Some suggestions that (I think) would make a big difference (feel free to incorporate into your post, if you think it makes sense?)
Shared calendar we can edit, as you said
Maintained database/table of who is here and what they are interested in, and research/impact area groups we can join
Scheduled weekly (or 2x/week?) informal seminars, with ‘post seminar discussion and collaboration time’ scheduled afterwards
A ‘presentation space’ with blackboards or whiteboards, and projectors
A scheduled daily times and space (or maybe 4x per week) for ‘hackathon’, group work, and problem-solving. If you go to that space at that time, you partner up, chat, help each other, and get solutions to your problems. (Perhaps especially technical ones).
Ambitious: Facilitate people and groups arranging some projects and collaborations in advance of a fellowship, and getting ‘time bought off from their usual work’ to do this
Fancier: Possibly a ‘podcast space’ and times specifically set up for this. I think us being physically together provides a great opportunity to do and share public discussions, to communicate our work with others, to get a sense of where consensus may be, and to build information resources.
What are your intuitions regarding length? What’s the minimum time needed for a fellowship to be impactful, and at what length does it hit diminishing returns?
I want to leave open the possibility that fellowships are not an effective thing to do regardless of their length, so maybe the minimum time is 0.
But, conditional on thinking otherwise/going ahead with it...
I think it might be helpful to think about diminishing returns for participant stays, vs. fellowship length. You can imagine a 10 year-long program where people only stay for 4 months max at a time. This isn’t as silly as it sounds—very few people stay from the very beginning to very end of these things anyway, so program beginning/end don’t seem like very important milestones to respect (vs. participant stays).
I think participant stays hit diminishing returns at 3 months. (Much more weakly held/pulled from nowhere than claims in this post.)
I worked ~24/7 as an organizer, which became challenging after ~5 months.
Just for context—which programs are you referring to and have organized/ participated in? I see the term “fellowship” used for a range of programs
Looking at the text’s tone, it seems like this is about community-building, residential fellowships. As opposed to research fellowships which are basically jobs. What other contexts is the word ‘fellowship’ used in ?
Thanks!
I think even for community building, there is a rather broad category, though most of the ones I know of are online, so they probably don’t apply here. It would be helpful to have some examples.
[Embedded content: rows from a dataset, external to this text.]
This design comes from an exercise in tuning for small area on the open sky130 flow, not from production work.
Function was checked by simulation only, so behaviour that the tests miss may differ from the original.
Power and IR drop assume default switching activity.

==> flow/design.v <==
module vec_mem_sequencer #(
  parameter int unsigned ADDR_W = 9,
  parameter int unsigned MEM_W  = 32,
  parameter int unsigned LANES  = 32,
  parameter int unsigned LANE_W = 16,
  parameter int unsigned NREQ   = 4
) (
  input  logic                      clk,
  input  logic                      rst_n,
  input  logic [NREQ-1:0]           ld_req,
  input  logic [NREQ*ADDR_W-1:0]    ld_idx,
  input  logic                      st_req,
  input  logic [ADDR_W-1:0]         st_idx,
  input  logic [LANES*LANE_W-1:0]   st_data,
  output logic [NREQ-1:0]           ld_grant,
  output logic [NREQ-1:0]           ld_done,
  output logic [LANES*LANE_W-1:0]   ld_data,
  output logic                      st_done,
  output logic                      err,
  output logic                      busy,
  output logic [ADDR_W-1:0]         mem_addr,
  output logic                      mem_we,
  output logic [MEM_W-1:0]          mem_wdata,
  input  logic [MEM_W-1:0]          mem_rdata
);
  localparam int unsigned PTR_W = (NREQ > 1) ? $clog2(NREQ) : 1;
  localparam int unsigned CNT_W = $clog2(LANES);
  localparam int unsigned VEC_W = LANES * LANE_W;
  typedef enum logic [2:0] {S_IDLE, S_LOAD, S_DRAIN, S_STORE, S_DONE} state_t;
  state_t              state_q, state_d;
  logic [CNT_W-1:0]    cnt_q, cnt_d, nxt_k;
  logic [ADDR_W-1:0]   base_q, base_d;
  logic [PTR_W-1:0]    ptr_q, ptr_d, pick;
  logic [ADDR_W-1:0]   pick_idx;
  logic [VEC_W-1:0]    shadow_q, shadow_d, stbuf_q, stbuf_d;
  logic [NREQ-1:0]     ld_grant_q, ld_grant_d, ld_done_q, ld_done_d;
  logic [VEC_W-1:0]    ld_data_q, ld_data_d;
  logic                st_done_q, st_done_d, err_q, err_d, busy_q, busy_d;
  logic [ADDR_W-1:0]   mem_addr_q, mem_addr_d;
  logic                mem_we_q, mem_we_d;
  logic [MEM_W-1:0]    mem_wdata_q, mem_wdata_d;
  function automatic logic in_range(input logic [ADDR_W-1:0] b);
    in_range = ((32'(b) + 32'(LANES) - 32'd1) <= ((32'd1 << ADDR_W) - 32'd1));
  endfunction
  function automatic logic [MEM_W-1:0] sext(input logic [LANE_W-1:0] v);
    sext = MEM_W'($signed(v));
  endfunction
  function automatic logic [PTR_W-1:0] rr_pick(input logic [NREQ-1:0] req,
                                               input logic [PTR_W-1:0] start);
    logic [PTR_W-1:0] sel;
    logic             found;
    int unsigned      c;
    sel   = start;
    found = 1'b0;
    for (int unsigned i = 0; i < NREQ; i++) begin
      c = (32'(start) + i) % NREQ;
      if (!found && req[PTR_W'(c)]) begin
        sel   = PTR_W'(c);
        found = 1'b1;
      end
    end
    rr_pick = sel;
  endfunction
  always_comb begin
    state_d     = state_q;
    cnt_d       = cnt_q;
    base_d      = base_q;
    ptr_d       = ptr_q;
    shadow_d    = shadow_q;
    stbuf_d     = stbuf_q;
    ld_grant_d  = ld_grant_q;
    ld_done_d   = '0;
    ld_data_d   = ld_data_q;
    st_done_d   = 1'b0;
    err_d       = 1'b0;
    mem_addr_d  = '0;
    mem_we_d    = 1'b0;
    mem_wdata_d = '0;
    nxt_k       = cnt_q + CNT_W'(1);
    pick        = rr_pick(ld_req, ptr_q);
    pick_idx    = ld_idx[32'(pick)*ADDR_W +: ADDR_W];
    unique case (state_q)
      S_IDLE: begin
        ld_grant_d = '0;
        if (!err_q) begin
          if (st_req) begin
            if (in_range(st_idx)) begin
              state_d     = S_STORE;
              base_d      = st_idx;
              stbuf_d     = st_data;
              cnt_d       = '0;
              mem_we_d    = 1'b1;
              mem_addr_d  = st_idx;
              mem_wdata_d = sext(st_data[LANE_W-1:0]);
            end else begin
              err_d = 1'b1;
            end
          end else if (|ld_req) begin
            ld_grant_d = NREQ'(1) << pick;
            if (in_range(pick_idx)) begin
              state_d    = S_LOAD;
              base_d     = pick_idx;
              cnt_d      = '0;
              mem_addr_d = pick_idx;
              ptr_d      = (pick == PTR_W'(NREQ-1)) ? '0 : pick + PTR_W'(1);
            end else begin
              err_d = 1'b1;
            end
          end
        end
      end
      S_LOAD: begin
        if (cnt_q != '0)
          shadow_d[(32'(cnt_q) - 32'd1)*LANE_W +: LANE_W] = mem_rdata[LANE_W-1:0];
        if (cnt_q == CNT_W'(LANES-1)) begin
          state_d = S_DRAIN;
        end else begin
          cnt_d      = nxt_k;
          mem_addr_d = base_q + ADDR_W'(nxt_k);
        end
      end
      S_DRAIN: begin
        ld_data_d = {mem_rdata[LANE_W-1:0], shadow_q[VEC_W-LANE_W-1:0]};
        ld_done_d = ld_grant_q;
        state_d   = S_DONE;
      end
      S_STORE: begin
        if (cnt_q == CNT_W'(LANES-1)) begin
          state_d   = S_DONE;
          st_done_d = 1'b1;
        end else begin
          cnt_d       = nxt_k;
          mem_we_d    = 1'b1;
          mem_addr_d  = base_q + ADDR_W'(nxt_k);
          mem_wdata_d = sext(stbuf_q[32'(nxt_k)*LANE_W +: LANE_W]);
        end
      end
      S_DONE: begin
        state_d    = S_IDLE;
        ld_grant_d = '0;
      end
      default: state_d = S_IDLE;
    endcase
    busy_d = (state_d != S_IDLE);
  end
  always_ff @(posedge clk or negedge rst_n) begin
    if (!rst_n) begin
      state_q     <= S_IDLE;
      cnt_q       <= '0;
      base_q      <= '0;
      ptr_q       <= '0;
      shadow_q    <= '0;
      stbuf_q     <= '0;
      ld_grant_q  <= '0;
      ld_done_q   <= '0;
      ld_data_q   <= '0;
      st_done_q   <= 1'b0;
      err_q       <= 1'b0;
      busy_q      <= 1'b0;
      mem_addr_q  <= '0;
      mem_we_q    <= 1'b0;
      mem_wdata_q <= '0;
    end else begin
      state_q     <= state_d;
      cnt_q       <= cnt_d;
      base_q      <= base_d;
      ptr_q       <= ptr_d;
      shadow_q    <= shadow_d;
      stbuf_q     <= stbuf_d;
      ld_grant_q  <= ld_grant_d;
      ld_done_q   <= ld_done_d;
      ld_data_q   <= ld_data_d;
      st_done_q   <= st_done_d;
      err_q       <= err_d;
      busy_q      <= busy_d;
      mem_addr_q  <= mem_addr_d;
      mem_we_q    <= mem_we_d;
      mem_wdata_q <= mem_wdata_d;
    end
  end
  assign ld_grant  = ld_grant_q;
  assign ld_done   = ld_done_q;
  assign ld_data   = ld_data_q;
  assign st_done   = st_done_q;
  assign err       = err_q;
  assign busy      = busy_q;
  assign mem_addr  = mem_addr_q;
  assign mem_we    = mem_we_q;
  assign mem_wdata = mem_wdata_q;
endmodule
==> flow/run.sh <==
#!/bin/bash
# synth_recipe.tcl (not shown) runs the flow's synth.tcl, then flattens the netlist and writes it again
# the make line also repeats each setting of config.mk as NAME=value (left out here)
make -C /OpenROAD-flow-scripts/flow DESIGN_CONFIG=/design/flow/config.mk WORK_HOME=/design/flow/orfs CLKGATE_MAP_FILE= SYNTH_SCRIPT=/design/flow/synth_recipe.tcl finish
==> flow/config.mk <==
export PLATFORM = sky130hd
export DESIGN_NAME = vec_mem_sequencer
export DESIGN_NICKNAME = vec_mem_sequencer
export VERILOG_FILES = /design/flow/design.v
export SDC_FILE = /design/flow/constraint.sdc
export NUM_CORES = 4
export LEC_CHECK = 0
export CAP_MARGIN = 20
export CORE_MARGIN = 2
export CORE_UTILIZATION = 40
export SLEW_MARGIN = 20
==> flow/constraint.sdc <==
create_clock -name core_clock -period 5.0 [get_ports {clk}]
set_input_delay 1.0000 -clock core_clock [delete_from_list [all_inputs] [get_ports {clk}]]
set_output_delay 1.0000 -clock core_clock [all_outputs]
set_load 0.01 [all_outputs]
==> results of run 1 <==
## registers in the layout (all words and copies together) (netlist names), 2 cells and up
name / cells
base_q: 9
cnt_q: 5
ld_data_q: 512
ld_done_q: 4
ld_grant_q: 4
mem_addr_q: 9
mem_wdata_q: 16
ptr_q: 2
shadow_q: 496
state_q: 3
stbuf_q: 512
## per-stage QoR
stage / util [%] / instances
after floorplan: - / 4956
after CTS: 52.46 / 8263
after detailed placement: 49.11 / 7970
after global placement: 49.11 / 7970
final: 52.55 / 8303
after global routing: 52.54 / 8294
## worst register-to-register path, cell delays in order (launching register included)
cell and delay, ns:
dfrtp_4 0.47, inv_1 0.24, ha_1 0.32, nand2_1 0.10
nor2_1 0.11, o21a_1 0.19, nand2_1 0.11, ha_1 0.33
nor4_1 0.30, nand4b_1 0.17, o31ai_2 0.34, nand2_1 0.19
or4b_4 0.67, nor2_4 0.13, buf_4 0.29, mux2_2 0.39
The FTX Fellowship and the EA Latin America Fellowship are two central examples of what Joel is referring to.
I was about to comment this too. From a brief skim I can’t find any clarification about what the term “fellowship programs” is referring to.
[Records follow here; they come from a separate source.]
Source: an optimization exercise on an open RTL-to-GDS flow (aim: small area and a short achievable clock period). Production flows keep margins and buffers that such runs may drop. At most, simulation tests tie the RTL to the original design; equivalence was not proved. No activity file was given, so power comes from the tool's default toggle rates.

==> inputs of sierra <==
==> flow/design.v <==
package enc_bridge_pkg;
    typedef logic [31:0] wb_word_t;
    typedef logic [1:0]  in_sym_t;
    typedef logic [5:0]  out_sym_t;
    typedef logic [5:0]  param_sel_t;
    typedef logic [9:0]  blocksize_t;
    typedef logic [9:0]  conf_p_t;
    typedef logic [11:0] conf_q_t;
    typedef struct packed {
        logic     cyc;
        logic     stb;
        logic     we;
        wb_word_t dat;
    } wb_req_t;
    typedef struct packed {
        logic     ack;
        wb_word_t dat;
    } wb_rsp_t;
    typedef struct packed {
        logic    eof;
        logic    bof;
        in_sym_t sym;
    } rx_entry_t;
    typedef struct packed {
        logic     eof;
        logic     bof;
        out_sym_t sym;
    } tx_entry_t;
    typedef struct packed {
        logic      valid;
        rx_entry_t entry;
    } enc_in_t;
    typedef struct packed {
        logic      valid;
        tx_entry_t entry;
    } enc_out_t;
    typedef struct packed {
        blocksize_t blocksize;
        conf_p_t    p;
        conf_q_t    q0;
        conf_q_t    q1;
        conf_q_t    q2;
        conf_q_t    q3;
    } block_conf_t;
    typedef enum logic {
        PHASE_IDLE,
        PHASE_ACK
    } bus_phase_t;
endpackage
The person in charge of the program should be unusually productive/work long hours/etc. because otherwise, they would lack the mindset, tacit knowledge, and intuitions that go into having an environment optimized for productivity. E.g., most people undervalue the time and time of others and hence significantly underinvest in time-saving/convenience/etc. stuff at work.
(Sorry if mentioned above; haven’t read the post.)
I am uncertain whether it’s important for program leads to be hard-working for the reason you describe. (I am very confident that hard-working-ness helped me personally a lot, but it doesn’t feel obvious that this went through the ‘understands hard-working-ness in others’ channel.)
Very, very strongly agree with the importance of an environment that values people’s time very highly. Small changes/mindset shifts here can have outsized impact. Lots of room for improvement too.
(Parts of this are covered under “basic amenities” but definitely more to add.)